Falhas em cabos submarinos no Atlântico interromperam a conectividade em países da África Ocidental
Falhas nos cabos submarinos WACS, ACE, SAT-3 e MainOne interromperam a conectividade em países da África Ocidental e Central em março de 2024. O incidente, possivelmente causado por atividades sísmicas, foi solucionado entre abril e maio com o uso de embarcações especializadas
A infraestrutura física que sustenta a internet global, composta por cabos submarinos que transportam mais de 95% do tráfego intercontinental de dados, enfrenta vulnerabilidades críticas que impactam diretamente economias e serviços essenciais, como transações bancárias e plataformas digitais. A fragilidade desse sistema ficou evidente em março de 2024, quando falhas simultâneas nos cabos WACS, ACE, SAT-3 e MainOne interromperam ou instabilizaram a conectividade em países da África Ocidental e Central, incluindo Nigéria, Gana, Costa do Marfim, Libéria e Benin.
As rupturas ocorreram no Atlântico, nas proximidades da Costa do Marfim, com indícios de que atividades sísmicas no leito marinho tenham contribuído para o incidente. Para mitigar a perda de capacidade de tráfego, as operadoras redirecionaram os dados por rotas alternativas, medida que nem sempre foi capaz de normalizar o desempenho das redes em larga escala. O restabelecimento total dos serviços ocorreu entre abril e maio, variando conforme a complexidade de cada intervenção.

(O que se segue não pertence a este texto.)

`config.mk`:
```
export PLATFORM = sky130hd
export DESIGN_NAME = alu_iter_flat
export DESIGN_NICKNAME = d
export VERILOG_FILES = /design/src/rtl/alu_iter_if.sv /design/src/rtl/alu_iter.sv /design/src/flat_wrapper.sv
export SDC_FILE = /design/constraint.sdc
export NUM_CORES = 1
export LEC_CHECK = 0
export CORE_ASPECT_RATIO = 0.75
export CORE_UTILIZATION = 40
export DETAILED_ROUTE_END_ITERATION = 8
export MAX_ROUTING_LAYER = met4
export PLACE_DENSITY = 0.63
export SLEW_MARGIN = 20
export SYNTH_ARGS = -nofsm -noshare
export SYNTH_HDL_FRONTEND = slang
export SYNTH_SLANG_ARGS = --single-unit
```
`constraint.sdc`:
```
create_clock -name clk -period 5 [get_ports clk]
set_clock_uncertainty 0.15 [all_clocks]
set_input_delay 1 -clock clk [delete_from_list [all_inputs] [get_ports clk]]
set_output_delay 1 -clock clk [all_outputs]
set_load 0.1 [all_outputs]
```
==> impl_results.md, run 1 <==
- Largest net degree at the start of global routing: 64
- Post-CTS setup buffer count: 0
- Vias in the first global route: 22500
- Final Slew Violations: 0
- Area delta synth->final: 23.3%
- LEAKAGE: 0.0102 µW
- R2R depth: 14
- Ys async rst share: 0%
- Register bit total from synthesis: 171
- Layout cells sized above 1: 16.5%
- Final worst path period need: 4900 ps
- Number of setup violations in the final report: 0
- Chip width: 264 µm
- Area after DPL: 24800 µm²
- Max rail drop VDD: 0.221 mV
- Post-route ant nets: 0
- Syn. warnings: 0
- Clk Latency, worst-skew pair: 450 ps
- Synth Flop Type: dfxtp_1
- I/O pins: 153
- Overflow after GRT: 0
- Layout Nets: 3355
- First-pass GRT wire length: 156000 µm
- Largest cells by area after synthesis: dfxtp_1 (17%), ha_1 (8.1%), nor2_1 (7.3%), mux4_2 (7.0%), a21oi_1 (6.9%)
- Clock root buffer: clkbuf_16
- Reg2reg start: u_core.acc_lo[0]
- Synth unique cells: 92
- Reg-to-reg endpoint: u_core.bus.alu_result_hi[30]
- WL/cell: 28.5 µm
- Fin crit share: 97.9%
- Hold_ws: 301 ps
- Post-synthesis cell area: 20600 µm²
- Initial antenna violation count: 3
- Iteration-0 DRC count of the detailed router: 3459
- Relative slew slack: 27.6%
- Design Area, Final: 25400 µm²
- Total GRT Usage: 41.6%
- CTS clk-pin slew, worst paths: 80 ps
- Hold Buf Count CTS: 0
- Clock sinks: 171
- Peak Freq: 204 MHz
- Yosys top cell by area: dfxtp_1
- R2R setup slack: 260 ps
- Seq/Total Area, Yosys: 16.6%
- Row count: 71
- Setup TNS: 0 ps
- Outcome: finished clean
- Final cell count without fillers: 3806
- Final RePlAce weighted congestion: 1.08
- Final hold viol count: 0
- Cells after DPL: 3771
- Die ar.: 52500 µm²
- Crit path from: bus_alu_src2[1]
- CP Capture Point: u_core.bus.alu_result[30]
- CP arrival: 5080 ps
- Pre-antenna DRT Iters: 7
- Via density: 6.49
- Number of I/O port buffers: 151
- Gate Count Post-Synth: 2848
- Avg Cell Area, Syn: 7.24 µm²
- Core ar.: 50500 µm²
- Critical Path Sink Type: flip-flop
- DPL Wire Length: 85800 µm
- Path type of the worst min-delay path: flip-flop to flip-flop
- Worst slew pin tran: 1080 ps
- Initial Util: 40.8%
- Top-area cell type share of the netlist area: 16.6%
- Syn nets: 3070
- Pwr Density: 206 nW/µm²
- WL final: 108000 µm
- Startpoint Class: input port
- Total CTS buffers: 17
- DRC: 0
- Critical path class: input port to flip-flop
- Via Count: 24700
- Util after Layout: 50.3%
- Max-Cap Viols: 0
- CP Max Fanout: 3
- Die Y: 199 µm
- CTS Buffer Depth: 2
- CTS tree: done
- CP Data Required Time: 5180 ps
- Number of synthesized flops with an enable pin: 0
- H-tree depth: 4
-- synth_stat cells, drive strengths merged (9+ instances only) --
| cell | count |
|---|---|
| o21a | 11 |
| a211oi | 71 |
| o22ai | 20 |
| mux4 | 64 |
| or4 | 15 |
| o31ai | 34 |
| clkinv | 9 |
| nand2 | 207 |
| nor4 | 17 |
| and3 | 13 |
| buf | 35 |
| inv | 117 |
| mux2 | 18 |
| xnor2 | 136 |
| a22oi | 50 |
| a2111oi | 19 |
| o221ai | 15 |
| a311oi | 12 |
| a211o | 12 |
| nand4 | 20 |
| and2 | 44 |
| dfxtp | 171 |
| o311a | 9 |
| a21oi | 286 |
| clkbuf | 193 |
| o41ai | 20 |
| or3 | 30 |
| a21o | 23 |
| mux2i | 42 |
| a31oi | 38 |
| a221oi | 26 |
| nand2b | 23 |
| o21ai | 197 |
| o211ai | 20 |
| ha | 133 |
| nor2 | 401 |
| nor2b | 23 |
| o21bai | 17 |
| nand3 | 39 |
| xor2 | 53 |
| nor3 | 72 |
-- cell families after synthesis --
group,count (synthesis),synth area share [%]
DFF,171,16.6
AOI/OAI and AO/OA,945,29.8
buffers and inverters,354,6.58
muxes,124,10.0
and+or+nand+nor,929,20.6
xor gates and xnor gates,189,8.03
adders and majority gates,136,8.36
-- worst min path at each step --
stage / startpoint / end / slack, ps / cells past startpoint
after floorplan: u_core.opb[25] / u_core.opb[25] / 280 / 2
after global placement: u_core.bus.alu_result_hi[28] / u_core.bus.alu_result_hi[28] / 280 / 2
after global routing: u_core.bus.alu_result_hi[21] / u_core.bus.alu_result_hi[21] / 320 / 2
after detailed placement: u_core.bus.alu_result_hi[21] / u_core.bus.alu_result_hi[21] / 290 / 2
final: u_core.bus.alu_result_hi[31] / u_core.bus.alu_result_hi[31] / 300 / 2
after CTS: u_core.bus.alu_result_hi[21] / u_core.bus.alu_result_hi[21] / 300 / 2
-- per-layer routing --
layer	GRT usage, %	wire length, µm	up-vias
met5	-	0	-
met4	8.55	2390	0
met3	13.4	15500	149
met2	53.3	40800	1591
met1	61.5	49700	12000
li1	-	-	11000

A recuperação dessas redes depende de embarcações especializadas, como o Léon Thévenin. Operado pela Orange e baseado na Cidade do Cabo, o navio de 107 metros, construído em 1983, é equipado com sistemas de posicionamento dinâmico que permitem a imobilidade sobre pontos específicos do oceano, mesmo em condições adversas. Apesar de sua idade, a embarcação foi atualizada com tecnologias de navegação e estabilidade, mantendo a eficiência exigida pela indústria para atuar em regiões com baixa redundância de cabos.
O processo de reparo inicia-se com a identificação remota do ponto exato do dano. Após a localização, o navio recupera o trecho comprometido em grandes profundidades, remove o segmento danificado e instala uma nova seção. Essa operação exige precisão milimétrica para garantir a integridade das fibras ópticas e a proteção externa do cabo, evitando novas falhas após a reinstalação no fundo do mar.
Além de fenômenos geológicos, a rede global de conectividade é constantemente ameaçada por deslizamentos submarinos, pesca de arrasto e âncoras de navios. Tais riscos reforçam a necessidade de monitoramento contínuo e de logística especializada para garantir que o fluxo de informações, embora percebido como instantâneo, permaneça operacional através de sua base física oceânica.